I walked into a bookstore yesterday and was hit with the same resonating questions I hear in my head every time I see a stack of books: Why should I write a book when there are millions of books already collecting dust on bookshelves? How does my story and the whimsical thoughts of my mind differ from those that have already been written and published?

As a writer, this is a constant battle I fight in my mind. Every day I sit and write for at least an hour while my toddler takes a nap hoping somehow my stories will resonate with someone, that some lonely, aching soul in this great big world will find healing, hope and reprieve in the words that I scribe. That is my desire that no one sees or hears behind the woman who wears numerous hats as a wife, mother, PR rep, social media marketer, blogger, singer, etc. No one sees those dark moments of despair or those exhilarating smiles of joy and tears when a character in my story embraces her dying mother one last time or befriends a mortal enemy. No one sees the pain of the soul that pours into each chapter and haunts me at night as I lay awake on my bed pondering the struggles of the characters created by my pen.

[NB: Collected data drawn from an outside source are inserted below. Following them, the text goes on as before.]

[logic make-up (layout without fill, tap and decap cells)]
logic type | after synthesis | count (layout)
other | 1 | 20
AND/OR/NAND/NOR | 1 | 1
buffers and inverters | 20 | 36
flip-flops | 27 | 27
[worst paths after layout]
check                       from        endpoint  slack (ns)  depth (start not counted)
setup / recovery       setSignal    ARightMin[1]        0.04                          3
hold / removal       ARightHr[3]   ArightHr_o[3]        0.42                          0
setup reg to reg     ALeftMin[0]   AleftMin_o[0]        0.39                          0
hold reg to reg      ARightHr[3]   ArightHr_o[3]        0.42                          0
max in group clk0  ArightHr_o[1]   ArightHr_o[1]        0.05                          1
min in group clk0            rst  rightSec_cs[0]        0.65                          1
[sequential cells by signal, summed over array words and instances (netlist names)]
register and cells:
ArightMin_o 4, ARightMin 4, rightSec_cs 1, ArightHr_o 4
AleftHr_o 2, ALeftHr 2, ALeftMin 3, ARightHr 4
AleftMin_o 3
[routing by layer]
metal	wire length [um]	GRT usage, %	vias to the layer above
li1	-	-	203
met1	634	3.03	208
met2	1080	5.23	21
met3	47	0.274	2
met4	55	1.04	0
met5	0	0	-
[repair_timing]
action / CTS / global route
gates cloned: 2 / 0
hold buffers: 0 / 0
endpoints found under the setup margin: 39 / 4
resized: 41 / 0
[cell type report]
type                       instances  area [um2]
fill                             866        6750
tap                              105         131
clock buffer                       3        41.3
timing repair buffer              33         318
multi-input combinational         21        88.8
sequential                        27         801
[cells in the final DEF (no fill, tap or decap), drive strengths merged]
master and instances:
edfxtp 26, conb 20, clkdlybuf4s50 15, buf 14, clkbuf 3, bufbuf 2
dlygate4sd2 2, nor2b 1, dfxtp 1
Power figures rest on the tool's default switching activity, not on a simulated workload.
--- ./design.v ---
module ControllerHours
(
    input clk,
    input[3:0] rightHr,
    input[1:0] leftHr,
    input setSignal,
    input alarmSignal,
    input setLHSignal,
    input setRHSignal,
    input [1:0]setLHr,
    input [3:0]setRHr,
    input clk2,
    output reg[3:0] RH,
    output reg RPH,
    output reg[3:0] LH,
    output reg LPH
);
    reg[3:0] rightHr_s;
    reg[1:0] leftHr_s;
    always @(posedge clk)
    begin
	    rightHr_s <= rightHr;
        leftHr_s <= leftHr;
    end
    always @(posedge clk2)
    begin
       if(setSignal) begin  
           if(alarmSignal == 0) begin
                if(setLHSignal) 
                    leftHr_s <= setLHr;
                else if(setRHSignal)
                    rightHr_s <= setRHr;
           end
       end else begin
           if(alarmSignal) begin  
               if(setLHSignal)
                    leftHr_s <= setLHr;
                else if(setRHSignal)
                    rightHr_s <= setRHr;
           end
       end
    end
    always @(*)
    begin
        case(rightHr_s)
            4'd0: begin
                RH = 4'b0000;
                RPH = 1'b0;
            end
            4'd1: begin
                RH = 4'b0001;
                RPH = 1'b0;
            end
            4'd2: begin
                RH = 4'b0010;
                RPH = 1'b0;
            end
            4'd3: begin
                RH = 4'b0011;
                RPH = 1'b0;
            end
            4'd4: begin
                RH = 4'b0100;
                RPH = 1'b0;
            end
            4'd5: begin
                RH = 4'b0101;
                RPH = 1'b0;
            end
            4'd6: begin
                RH = 4'b0110;
                RPH = 1'b0;
            end
            4'd7: begin
                RH = 4'b0111;
                RPH = 1'b0;
            end
            4'd8: begin
                RH = 4'b1000;
                RPH = 1'b0;
            end
            4'd9: begin
                RH = 4'b1001;
                RPH = 1'b0;
            end
        endcase
    end
    always @(*)
    begin
        case(leftHr_s)
            2'd0: begin
                LH = 4'b0000;
                LPH = 1'b0;
            end
            2'd1: begin
                LH = 4'b0001;
                LPH = 1'b0;
            end
            2'd2: begin
                LH = 4'b0010;
                LPH = 1'b0;
            end
            2'd3: begin
                LH = 4'b0011;
                LPH = 1'b0;
            end
        endcase
    end     
endmodule
## /design/flow/run.sh

```bash
#!/bin/bash
# OpenROAD 26Q1-2900-gdf79404cd8, Yosys 0.63+post, stock flow scripts
make -C /OpenROAD-flow-scripts/flow DESIGN_CONFIG=/design/flow/config.mk WORK_HOME=/design/flow/orfs finish
```

## /design/flow/config.mk

```make
export PLATFORM = sky130hd
export DESIGN_NAME = ControllerMinutes
export DESIGN_NICKNAME = ControllerMinutes
export VERILOG_FILES = /design/flow/design.v
export SDC_FILE = /design/flow/constraint.sdc
export NUM_CORES = 4
export LEC_CHECK = 1
export CORE_AREA = 10 10 74 74
export DIE_AREA = 0 0 84 84
```

## /design/flow/constraint.sdc

```tcl
current_design ControllerMinutes

set clk_period 1.0
set clk_io_pct 0.2

create_clock -name clk0 -period $clk_period [get_ports {clk}]
create_clock -name clk1 -period $clk_period [get_ports {clk2}]

set non_clock_inputs [all_inputs -no_clocks]
set_input_delay [expr $clk_period * $clk_io_pct] -clock clk0 $non_clock_inputs
set_output_delay [expr $clk_period * $clk_io_pct] -clock clk0 [all_outputs]
```
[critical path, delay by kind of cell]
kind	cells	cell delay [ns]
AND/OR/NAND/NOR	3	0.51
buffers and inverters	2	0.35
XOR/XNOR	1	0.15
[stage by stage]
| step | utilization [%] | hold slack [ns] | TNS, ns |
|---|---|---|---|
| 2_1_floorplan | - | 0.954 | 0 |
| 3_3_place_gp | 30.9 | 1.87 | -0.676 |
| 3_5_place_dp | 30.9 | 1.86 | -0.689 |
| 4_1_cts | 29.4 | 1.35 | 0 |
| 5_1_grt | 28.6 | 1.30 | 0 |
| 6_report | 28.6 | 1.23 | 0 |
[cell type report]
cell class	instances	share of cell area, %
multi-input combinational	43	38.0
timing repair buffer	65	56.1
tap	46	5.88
[design.v]
module ram_2port(
 input                   rst_i,
 input                   clk_wr_i,
 input                   wr_en_i,
 input [7:0]             wr_addr_i,
 input [31:0]            wr_data_i,
 input                   clk_rd_i,	
 input                   rd_en_i,
 input [7:0]             rd_addr_i,	 
 output[31:0]            rd_data_o
);
 reg [31:0]		bram[255:0];    
 integer	   	i;           
 reg [31:0]		rd_addr_reg;
always @(posedge clk_wr_i or posedge rst_i)
    begin
       if (rst_i)   begin
           for(i=0;i<=255;i=i+1)  
           bram[i] <= 32'b0;
         end
       else 
		 if (wr_en_i) begin          
           bram[wr_addr_i] <= wr_data_i;
       end
    end
always @(posedge clk_rd_i)
		 if (rd_en_i) begin
           rd_addr_reg <= rd_addr_i;
       end	 
assign rd_data_o = rd_en_i? bram[rd_addr_reg] : 32'bz;  
endmodule
[run.sh]
#!/bin/bash
# OpenROAD 26Q1-2900-gdf79404cd8, Yosys 0.63+post, stock flow scripts
make -C /OpenROAD-flow-scripts/flow DESIGN_CONFIG=/design/flow/config.mk WORK_HOME=/design/flow/orfs finish
[config.mk]
export PLATFORM = sky130hd
export DESIGN_NAME = ram_2port
export DESIGN_NICKNAME = ram_2port
export VERILOG_FILES = /design/flow/design.v
export SDC_FILE = /design/flow/constraint.sdc
export NUM_CORES = 4
export LEC_CHECK = 1
export CORE_UTILIZATION = 40
[constraint.sdc]
current_design ram_2port

set clk_period 6.2
set clk_io_pct 0.2

create_clock -name clk0 -period $clk_period [get_ports {clk_rd_i}]
create_clock -name clk1 -period $clk_period [get_ports {clk_wr_i}]

set non_clock_inputs [all_inputs -no_clocks]
set_input_delay [expr $clk_period * $clk_io_pct] -clock clk0 $non_clock_inputs
set_output_delay [expr $clk_period * $clk_io_pct] -clock clk0 [all_outputs]
==> Slide: Implementation Results <==
Flow Results at a Glance

Outcome
  • Status: aborted with a tool error
  • Stage at which the flow ended: global routing
  • Error Message: [ERROR GRT-0116] Global routing finished with congestion. Check the congestion regions in the DRC Viewer.

Placed design
  • Detailed placement HPWL: about 2100000 µm
  • Placed instance area: 403000 µm²
  • Cell total after placement: approximately 39k
  • Input/output buffers: 83
  • Global placer's final weighted congestion: ~1.2

CTS
  • Sinks on the clock net: 8200

Final timing
  • Worst setup endpoint GRT: rd_data_o[18]
  • Worst endpoint type: top-level output

Synth
  • Cell Area, Synth: 359000 µm²
  • Fraction of the yosys area taken by sequential cells: a little under three fifths
  • Post-synthesis area per instance: approximately 13 µm²
  • Number of distinct library cells after synthesis: ~70
  • Largest area contributor in the synthesized netlist: dfrtp_1
  • Synthesized netlist cell count: approximately 27k
  • Number of storage elements in the synthesis netlist: between 8k and 9k
  • Most area-consuming cells after synthesis: dfrtp_1 57%, mux2_2 26%, a22oi_1 5.2%
  • Count of flip-flops with a built-in enable after synthesis: 8
  • Share of the synthesized area in the top cell type: a little under three fifths
  • Count of yosys warnings during synthesis: 3
  • Async set-or-reset flop fraction in the synthesized netlist: 99.9%
  • Area figure in the yosys stat output: roughly 360000 µm²
  • Cell count in the Yosys report: roughly 27k
  • Primary FF master, synth: dfrtp_1

Die
  • Total I/O pin count: about 85
  • Horizontal die dimension: 949 µm
  • Starting density of the core: between 40% and 50%
  • Placement row count: ~350
  • Die Span Y: 949 µm

Global route
  • Largest net degree at the start of global routing: between 100 and 150
cell families after synthesis:
| logic type | share of synthesized area [%] |
|---|---|
| compound gates | 8.43 |
| buf+inv | 3.09 |
| flops | 57.2 |
| mux | 25.7 |
| simple gates | 5.63 |
cells in the mapped netlist (all sizes together), types with 12 or more instances:
| cell type | instances |
|---|---|
| o2111ai | 19 |
| a22oi | 2484 |
| nand3 | 1176 |
| dfrtp | 8192 |
| nor2 | 512 |
| nor3 | 85 |
| a22o | 239 |
| o22ai | 291 |
| o221ai | 14 |
| o22a | 59 |
| a221oi | 77 |
| a222oi | 253 |
| nand2 | 318 |
| nor4 | 238 |
| and4 | 35 |
| nor4b | 17 |
| or4 | 107 |
| o21ai | 45 |
| nand4 | 471 |
| o211ai | 51 |
| and4b | 12 |
| and3 | 658 |
| a21oi | 112 |
| a31oi | 25 |
| buf | 749 |
| clkbuf | 2071 |
| mux2 | 8192 |
| a2111oi | 216 |
| nand4bb | 12 |
metrics by stage:
stage	TNS, ns	total power, mW	worst slack (ns)
after floorplan	-	62.8	-109.42
after global placement	-26.35	67.6	-2.91
after detailed placement	-16.67	67.8	-1.13
after CTS	-0.116	124	-0.0704
timing repair:
action | in CTS
resized | 439
hold buffers | 0
cloned | 17
setup endpoints to repair | 32
pin swaps | 148
setup buffers | 311
Power and IR drop assume default switching activity.
`design/flow/run.sh`:
```
#!/bin/bash
# OpenROAD 26Q1-2900-gdf79404cd8, Yosys 0.63+post, stock flow scripts
make -C /OpenROAD-flow-scripts/flow DESIGN_CONFIG=/design/flow/config.mk WORK_HOME=/design/flow/orfs finish
```
`design/flow/config.mk`:
```
export PLATFORM = sky130hd
export DESIGN_NAME = ram
export DESIGN_NICKNAME = ram
export VERILOG_FILES = /design/flow/design.v
export SDC_FILE = /design/flow/constraint.sdc
export NUM_CORES = 4
export LEC_CHECK = 1
export CORE_UTILIZATION = 50
```
`design/flow/constraint.sdc`:
```
current_design ram

set clk_period 7.0
set clk_io_pct 0.2

create_clock -name clk0 -period $clk_period [get_ports {clk_i}]

set non_clock_inputs [all_inputs -no_clocks]
set_input_delay [expr $clk_period * $clk_io_pct] -clock clk0 $non_clock_inputs
set_output_delay [expr $clk_period * $clk_io_pct] -clock clk0 [all_outputs]
```
`design/flow/design.v`:
```
module ram(
    input                   clk_i,
    input                   rst_i,
    input                   wr_en_i,
    input                   rd_en_i,
    input [7:0]             addr_i,
    inout [31:0]            data_io
);
    reg [31:0]       bram[255:0];    
    integer          i;   
    reg [31:0]       data;
always @(posedge clk_i or posedge rst_i)
    begin
       if (rst_i)   
         begin
           for(i=0;i<=255;i=i+1)  
           bram[i] <= 32'b0;
         end
       else if (wr_en_i) begin
           bram[addr_i] <= data_io;
       end
       else if (rd_en_i) begin
           data <= bram[addr_i]; 
       end
       else begin
           data <= 32'bz;       
       end
    end
    assign data_io = rd_en_i? data : 32'bz;  
endmodule
```
==> metrics.cfg <==
[status]
status=did not finish
lastStage=4_1_cts
error=[error] [KeplerFormal.cpp:679] Workflow failed: Iso has multiple drivers: .data_io31, place3549.X0

[cts]
clockBufferDepth=4
cts-resized-gates=0
numCtsBuffers=859
clockRootBuffer=clkbuf_16
hold_buffers=0
clock_sinks=8224
ctsHtreeMaxLevel=6
cts_setup_buffers=0

[logic_synthesis]
numSynthFlops=8224
syn-cell-area_mm2=0.360
ys.flop_type=dfrtp_1
synth_warnings=4
yosysTopAreaCellShare=0.569
ys_cells=26800
synthArstFlopShare=0.996
ys_chip_area_mm2=0.360
seq_area_frac_synth=0.572
syn-instance-count=26800
edf_count=32
synth_cell_types=73
yosysTopAreaCell=dfrtp_1
syn_area_per_cell_um2=13.5
area_leaders=dfrtp_1, mux2_2, a22oi_1

[placed_design]
dp_hpwl_mm=895
placed_cells=34800
place_ws_ps=470
port_buffers=10
gp_congestion=1.07

[floorplanning]
die_y_um=851
fp-utilization=0.502
die_w_um=851
pin_count=44
rows=311

synth_stat cells, types with 304 or more instances:
master and instances:
buf_2 451, mux2_2 8141, a22oi_1 2516, dfrtp_1 8192
o22ai_1 406, a21oi_1 304, nand3_1 791, clkbuf_1 1775
and3_1 491, buf_1 664, a22o_1 312, a32oi_1 321
nand2_1 431, nand4_1 409
stage by stage:
step,cell area [um2],power [mW]
after detailed placement,376000,58.1
after global placement,376000,58.4
after floorplan,360000,55.8
kinds of logic after synthesis:
family | synth area share
flip-flops | 0.572
XOR/XNOR | 0.0000486
AND/OR/NAND/NOR | 0.0445
buffers and inverters | 0.0327
AND-OR/OR-AND | 0.0943
multiplexers | 0.257
Power and IR drop assume default switching activity.
==> flow/design.v <==
`timescale 1ns / 1ps
module Multiplier(
  input clk,
  input reset,
  input [15:0]A,
  input [3:0]B,
  output reg [31:0]outProduct
);
  reg [31:0] temp1;
  reg [31:0] temp2;
  reg [31:0] temp3;
  reg [31:0] temp4;
  reg [31:0] X1_add;
  reg [31:0] X2_add;
  always @ (posedge clk or posedge reset)
  begin
    if(reset)
      begin
        temp1 <= 32'b0;
        temp2 <= 32'b0;
        temp3 <= 32'b0;
        temp4 <= 32'b0;    
        X1_add <= 32'b0;
        X2_add <= 32'b0; 
        outProduct <= 32'b0; 
      end 
    else
        begin
            temp1 <= B[0] ? {16'b0,A} : 32'b0;
            temp2 <= B[1] ? {15'b0,A,1'b0} : 32'b0; 
            temp3 <= B[2] ? {14'b0,A,2'b0} : 32'b0;
            temp4 <= B[3] ? {13'b0,A,3'b0} : 32'b0;
            X1_add <= temp1 + temp2;
            X2_add <= temp3 + temp4;
            outProduct <= X1_add + X2_add;
         end
    end   
endmodule
`timescale 1ns / 1ps
module Multiplier32(
 input clk,
 input reset,
 input [15:0]A,
 input [15:0]B,
 output [31:0]outProduct
    );
 wire [31:0]outP1;
 wire [31:0]outP2;
 wire [31:0]outP3;
 wire [31:0]outP4;
 wire [31:0]outPA1;
 wire [31:0]outPA2;
  Multiplier Xn1(clk,reset,A[15:0],B[3:0],outP1[31:0]);
  Multiplier Xn2(clk,reset,A[15:0],B[7:4],outP2[31:0]);
  Multiplier Xn3(clk,reset,A[15:0],B[11:8],outP3[31:0]);  
  Multiplier Xn4(clk,reset,A[15:0],B[15:12],outP4[31:0]); 
  assign outPA1 = outP1 +(outP2 <<4); 
  assign outPA2 = (outP3 << 8) +(outP4 << 12);   
  assign outProduct = outPA1 + outPA2;   
endmodule
==> flow/run.sh <==
#!/bin/bash
# OpenROAD 26Q1-2900-gdf79404cd8, Yosys 0.63+post, stock flow scripts
make -C /OpenROAD-flow-scripts/flow DESIGN_CONFIG=/design/flow/config.mk WORK_HOME=/design/flow/orfs finish
==> flow/config.mk <==
export PLATFORM = sky130hd
export DESIGN_NAME = Multiplier32
export DESIGN_NICKNAME = Multiplier32
export VERILOG_FILES = /design/flow/design.v
export SDC_FILE = /design/flow/constraint.sdc
export NUM_CORES = 4
export LEC_CHECK = 1
export CORE_UTILIZATION = 50
==> flow/constraint.sdc <==
current_design Multiplier32

set clk_period 16.5
set clk_io_pct 0.2

create_clock -name clk0 -period $clk_period [get_ports {clk}]

set non_clock_inputs [all_inputs -no_clocks]
set_input_delay [expr $clk_period * $clk_io_pct] -clock clk0 $non_clock_inputs
set_output_delay [expr $clk_period * $clk_io_pct] -clock clk0 [all_outputs]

I wonder if all the sweat, tears and toil will be for nothing, but then again, I would never know what could happen until I tried. That is why I do it. That is why I use every available second to write one more word, one more sentence and one more chapter because somehow somewhere I believe someone will be listening---listening for a voice to tell them what they truly want to hear. To know that they too have a voice to be heard.